------ Data records ------
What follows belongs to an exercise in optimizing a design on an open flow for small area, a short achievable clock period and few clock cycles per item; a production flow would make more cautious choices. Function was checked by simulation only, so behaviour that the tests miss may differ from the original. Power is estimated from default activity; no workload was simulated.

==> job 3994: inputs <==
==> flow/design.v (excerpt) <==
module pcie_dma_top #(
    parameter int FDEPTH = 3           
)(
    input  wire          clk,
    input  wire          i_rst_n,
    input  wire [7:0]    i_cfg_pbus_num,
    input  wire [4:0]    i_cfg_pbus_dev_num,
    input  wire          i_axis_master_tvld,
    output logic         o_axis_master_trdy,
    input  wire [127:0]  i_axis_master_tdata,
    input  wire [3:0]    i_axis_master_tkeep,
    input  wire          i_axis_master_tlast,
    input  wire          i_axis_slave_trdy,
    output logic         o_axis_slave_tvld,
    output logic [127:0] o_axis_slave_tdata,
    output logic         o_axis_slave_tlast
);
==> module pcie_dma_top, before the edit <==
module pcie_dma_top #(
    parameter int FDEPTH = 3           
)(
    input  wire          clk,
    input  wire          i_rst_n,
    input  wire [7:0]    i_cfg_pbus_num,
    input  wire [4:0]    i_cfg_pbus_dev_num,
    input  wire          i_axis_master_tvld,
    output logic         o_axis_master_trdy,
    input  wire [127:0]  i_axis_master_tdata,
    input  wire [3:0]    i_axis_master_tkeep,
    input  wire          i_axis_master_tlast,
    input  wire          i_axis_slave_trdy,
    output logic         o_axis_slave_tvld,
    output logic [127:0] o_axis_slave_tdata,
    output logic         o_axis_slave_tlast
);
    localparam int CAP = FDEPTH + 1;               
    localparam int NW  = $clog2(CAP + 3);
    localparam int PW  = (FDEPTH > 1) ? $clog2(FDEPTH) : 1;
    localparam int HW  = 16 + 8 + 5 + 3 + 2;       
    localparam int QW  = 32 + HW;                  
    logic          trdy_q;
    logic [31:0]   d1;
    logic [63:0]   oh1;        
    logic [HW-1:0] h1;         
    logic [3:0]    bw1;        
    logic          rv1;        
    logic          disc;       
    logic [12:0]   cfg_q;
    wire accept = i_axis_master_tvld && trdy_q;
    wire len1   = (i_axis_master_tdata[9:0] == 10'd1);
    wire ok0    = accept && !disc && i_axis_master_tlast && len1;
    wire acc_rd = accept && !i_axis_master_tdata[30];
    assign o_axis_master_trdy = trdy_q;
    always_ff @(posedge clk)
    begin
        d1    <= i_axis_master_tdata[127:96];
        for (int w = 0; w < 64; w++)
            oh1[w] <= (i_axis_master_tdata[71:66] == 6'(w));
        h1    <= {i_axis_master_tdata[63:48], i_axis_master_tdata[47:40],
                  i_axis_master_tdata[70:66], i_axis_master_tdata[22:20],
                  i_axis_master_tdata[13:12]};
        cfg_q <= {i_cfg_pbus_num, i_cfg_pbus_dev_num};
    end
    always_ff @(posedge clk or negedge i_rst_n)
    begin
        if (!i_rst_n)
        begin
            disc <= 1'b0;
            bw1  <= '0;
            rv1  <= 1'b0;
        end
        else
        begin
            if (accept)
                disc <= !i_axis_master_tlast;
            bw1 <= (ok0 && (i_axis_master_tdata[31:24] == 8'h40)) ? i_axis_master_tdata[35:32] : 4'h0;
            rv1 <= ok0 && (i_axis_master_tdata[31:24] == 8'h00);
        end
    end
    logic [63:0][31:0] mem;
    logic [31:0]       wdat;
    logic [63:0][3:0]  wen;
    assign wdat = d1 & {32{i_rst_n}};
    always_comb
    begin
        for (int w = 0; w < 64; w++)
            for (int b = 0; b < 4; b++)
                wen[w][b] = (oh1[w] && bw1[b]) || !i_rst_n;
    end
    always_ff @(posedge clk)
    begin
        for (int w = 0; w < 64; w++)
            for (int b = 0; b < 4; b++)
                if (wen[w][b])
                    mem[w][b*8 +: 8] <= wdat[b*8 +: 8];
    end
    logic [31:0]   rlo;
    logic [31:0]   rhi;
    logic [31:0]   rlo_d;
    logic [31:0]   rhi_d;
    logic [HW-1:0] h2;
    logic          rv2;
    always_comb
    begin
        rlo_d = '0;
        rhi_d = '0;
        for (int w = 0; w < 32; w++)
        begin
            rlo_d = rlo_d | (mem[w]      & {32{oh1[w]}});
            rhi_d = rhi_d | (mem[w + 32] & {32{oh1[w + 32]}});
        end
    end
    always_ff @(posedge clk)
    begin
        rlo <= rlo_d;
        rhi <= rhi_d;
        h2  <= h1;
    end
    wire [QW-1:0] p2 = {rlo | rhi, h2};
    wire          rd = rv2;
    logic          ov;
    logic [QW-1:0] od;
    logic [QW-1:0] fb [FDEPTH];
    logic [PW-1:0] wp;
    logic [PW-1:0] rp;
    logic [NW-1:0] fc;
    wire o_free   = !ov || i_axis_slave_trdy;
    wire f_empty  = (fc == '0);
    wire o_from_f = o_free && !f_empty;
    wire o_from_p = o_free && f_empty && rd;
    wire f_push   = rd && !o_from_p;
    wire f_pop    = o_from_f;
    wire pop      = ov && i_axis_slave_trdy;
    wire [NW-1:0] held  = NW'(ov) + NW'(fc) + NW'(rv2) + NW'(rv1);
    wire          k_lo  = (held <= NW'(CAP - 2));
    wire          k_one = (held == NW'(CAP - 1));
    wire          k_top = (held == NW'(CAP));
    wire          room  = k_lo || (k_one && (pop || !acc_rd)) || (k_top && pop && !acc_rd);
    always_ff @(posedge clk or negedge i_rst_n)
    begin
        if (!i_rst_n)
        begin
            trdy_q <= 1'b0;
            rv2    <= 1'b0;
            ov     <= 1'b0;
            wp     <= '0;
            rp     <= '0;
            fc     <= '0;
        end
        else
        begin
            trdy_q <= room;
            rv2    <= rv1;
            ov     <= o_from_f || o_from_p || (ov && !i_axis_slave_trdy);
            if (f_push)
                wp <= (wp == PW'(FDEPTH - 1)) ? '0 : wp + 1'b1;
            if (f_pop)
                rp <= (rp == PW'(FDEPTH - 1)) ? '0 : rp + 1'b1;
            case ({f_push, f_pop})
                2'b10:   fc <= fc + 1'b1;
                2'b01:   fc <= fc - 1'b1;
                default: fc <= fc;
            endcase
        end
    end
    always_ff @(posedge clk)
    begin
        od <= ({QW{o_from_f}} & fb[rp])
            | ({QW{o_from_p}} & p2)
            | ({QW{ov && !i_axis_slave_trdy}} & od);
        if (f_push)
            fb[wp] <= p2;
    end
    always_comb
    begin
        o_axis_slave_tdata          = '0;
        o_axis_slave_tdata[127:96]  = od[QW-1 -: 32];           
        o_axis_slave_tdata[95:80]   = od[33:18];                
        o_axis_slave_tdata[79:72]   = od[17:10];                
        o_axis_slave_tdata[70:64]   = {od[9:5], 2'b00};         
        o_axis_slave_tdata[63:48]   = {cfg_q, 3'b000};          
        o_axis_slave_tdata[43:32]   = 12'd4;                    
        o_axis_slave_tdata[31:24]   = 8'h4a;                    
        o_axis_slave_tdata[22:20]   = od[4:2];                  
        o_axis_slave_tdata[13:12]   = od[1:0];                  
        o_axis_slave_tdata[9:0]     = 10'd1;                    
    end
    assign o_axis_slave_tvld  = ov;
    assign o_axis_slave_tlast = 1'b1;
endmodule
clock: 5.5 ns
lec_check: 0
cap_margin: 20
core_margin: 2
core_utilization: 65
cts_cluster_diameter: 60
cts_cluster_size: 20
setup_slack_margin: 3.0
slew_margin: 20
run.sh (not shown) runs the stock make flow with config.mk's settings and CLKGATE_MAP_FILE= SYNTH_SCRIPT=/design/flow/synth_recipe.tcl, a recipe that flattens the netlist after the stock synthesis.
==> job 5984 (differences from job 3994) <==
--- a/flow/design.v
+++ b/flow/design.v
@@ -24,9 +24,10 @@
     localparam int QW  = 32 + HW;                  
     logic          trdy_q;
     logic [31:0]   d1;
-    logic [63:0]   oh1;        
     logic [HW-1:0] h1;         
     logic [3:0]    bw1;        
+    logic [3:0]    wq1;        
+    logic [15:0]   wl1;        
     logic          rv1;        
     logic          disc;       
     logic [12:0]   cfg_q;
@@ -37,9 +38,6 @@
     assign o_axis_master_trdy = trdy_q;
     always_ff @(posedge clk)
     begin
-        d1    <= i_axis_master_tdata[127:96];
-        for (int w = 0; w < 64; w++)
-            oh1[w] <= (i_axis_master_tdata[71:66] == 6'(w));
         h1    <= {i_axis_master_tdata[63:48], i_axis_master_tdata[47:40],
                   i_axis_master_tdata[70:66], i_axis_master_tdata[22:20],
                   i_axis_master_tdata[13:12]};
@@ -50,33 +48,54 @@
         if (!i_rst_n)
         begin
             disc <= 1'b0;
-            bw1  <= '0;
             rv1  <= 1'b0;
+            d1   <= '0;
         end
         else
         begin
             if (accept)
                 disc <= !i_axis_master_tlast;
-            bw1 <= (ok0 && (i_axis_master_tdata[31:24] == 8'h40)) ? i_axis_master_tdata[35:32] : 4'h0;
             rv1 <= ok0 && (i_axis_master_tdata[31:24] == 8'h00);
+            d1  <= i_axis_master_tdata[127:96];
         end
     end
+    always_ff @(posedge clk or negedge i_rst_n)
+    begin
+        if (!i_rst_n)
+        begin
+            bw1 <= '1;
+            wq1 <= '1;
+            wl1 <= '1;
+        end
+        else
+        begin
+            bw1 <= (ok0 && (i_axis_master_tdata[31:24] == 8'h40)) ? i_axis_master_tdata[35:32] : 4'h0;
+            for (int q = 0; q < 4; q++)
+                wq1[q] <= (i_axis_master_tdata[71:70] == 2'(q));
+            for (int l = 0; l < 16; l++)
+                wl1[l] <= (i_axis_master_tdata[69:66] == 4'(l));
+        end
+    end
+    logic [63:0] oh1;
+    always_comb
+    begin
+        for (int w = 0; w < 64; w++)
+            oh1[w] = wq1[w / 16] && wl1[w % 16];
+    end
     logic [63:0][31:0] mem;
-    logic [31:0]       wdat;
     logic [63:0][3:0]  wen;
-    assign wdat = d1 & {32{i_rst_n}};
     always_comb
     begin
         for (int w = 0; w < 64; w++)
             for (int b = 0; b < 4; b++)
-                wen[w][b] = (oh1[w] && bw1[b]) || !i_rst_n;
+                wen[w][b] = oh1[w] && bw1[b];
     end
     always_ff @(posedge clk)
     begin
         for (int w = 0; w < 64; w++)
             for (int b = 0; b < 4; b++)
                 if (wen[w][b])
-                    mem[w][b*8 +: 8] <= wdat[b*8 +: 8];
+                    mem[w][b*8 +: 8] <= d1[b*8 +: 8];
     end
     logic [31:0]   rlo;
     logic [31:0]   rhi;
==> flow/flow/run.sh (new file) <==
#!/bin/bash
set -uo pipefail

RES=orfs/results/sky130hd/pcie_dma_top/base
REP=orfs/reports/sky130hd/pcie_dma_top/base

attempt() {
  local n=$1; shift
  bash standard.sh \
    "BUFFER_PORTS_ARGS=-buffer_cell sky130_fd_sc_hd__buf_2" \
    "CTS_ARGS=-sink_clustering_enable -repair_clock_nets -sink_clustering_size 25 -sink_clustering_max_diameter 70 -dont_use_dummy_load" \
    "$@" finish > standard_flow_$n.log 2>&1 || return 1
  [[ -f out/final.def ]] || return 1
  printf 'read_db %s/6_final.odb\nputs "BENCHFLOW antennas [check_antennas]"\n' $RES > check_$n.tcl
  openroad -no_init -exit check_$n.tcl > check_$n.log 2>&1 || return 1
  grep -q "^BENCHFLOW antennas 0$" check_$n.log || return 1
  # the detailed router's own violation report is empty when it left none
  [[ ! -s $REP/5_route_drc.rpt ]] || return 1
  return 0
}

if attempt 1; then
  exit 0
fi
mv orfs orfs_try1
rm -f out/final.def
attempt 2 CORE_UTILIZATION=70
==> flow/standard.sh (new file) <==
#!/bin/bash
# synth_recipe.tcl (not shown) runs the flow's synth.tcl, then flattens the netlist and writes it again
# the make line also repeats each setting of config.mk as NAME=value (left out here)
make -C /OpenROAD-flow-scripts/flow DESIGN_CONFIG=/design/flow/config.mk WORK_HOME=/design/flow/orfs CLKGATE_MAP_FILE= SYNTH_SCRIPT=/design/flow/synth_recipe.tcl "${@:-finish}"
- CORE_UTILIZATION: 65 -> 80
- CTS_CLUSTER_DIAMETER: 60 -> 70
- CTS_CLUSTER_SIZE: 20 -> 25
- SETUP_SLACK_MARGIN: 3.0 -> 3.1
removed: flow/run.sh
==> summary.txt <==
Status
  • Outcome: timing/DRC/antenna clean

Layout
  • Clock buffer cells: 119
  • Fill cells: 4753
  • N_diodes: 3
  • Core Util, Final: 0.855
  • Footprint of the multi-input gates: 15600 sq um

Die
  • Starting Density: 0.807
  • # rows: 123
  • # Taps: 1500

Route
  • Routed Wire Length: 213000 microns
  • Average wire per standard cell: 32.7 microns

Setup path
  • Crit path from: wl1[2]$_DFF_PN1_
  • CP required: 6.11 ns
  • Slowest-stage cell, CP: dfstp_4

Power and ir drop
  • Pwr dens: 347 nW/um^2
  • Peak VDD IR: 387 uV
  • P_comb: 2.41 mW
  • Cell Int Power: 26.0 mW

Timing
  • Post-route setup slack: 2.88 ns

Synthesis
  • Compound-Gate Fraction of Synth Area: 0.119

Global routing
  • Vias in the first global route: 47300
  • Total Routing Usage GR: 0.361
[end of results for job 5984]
------
Which lines run from the one containing "# rows: 123" to the end of the data? Output them exactly, with nothing added.

  • # rows: 123
  • # Taps: 1500

Route
  • Routed Wire Length: 213000 microns
  • Average wire per standard cell: 32.7 microns

Setup path
  • Crit path from: wl1[2]$_DFF_PN1_
  • CP required: 6.11 ns
  • Slowest-stage cell, CP: dfstp_4

Power and ir drop
  • Pwr dens: 347 nW/um^2
  • Peak VDD IR: 387 uV
  • P_comb: 2.41 mW
  • Cell Int Power: 26.0 mW

Timing
  • Post-route setup slack: 2.88 ns

Synthesis
  • Compound-Gate Fraction of Synth Area: 0.119

Global routing
  • Vias in the first global route: 47300
  • Total Routing Usage GR: 0.361
[end of results for job 5984]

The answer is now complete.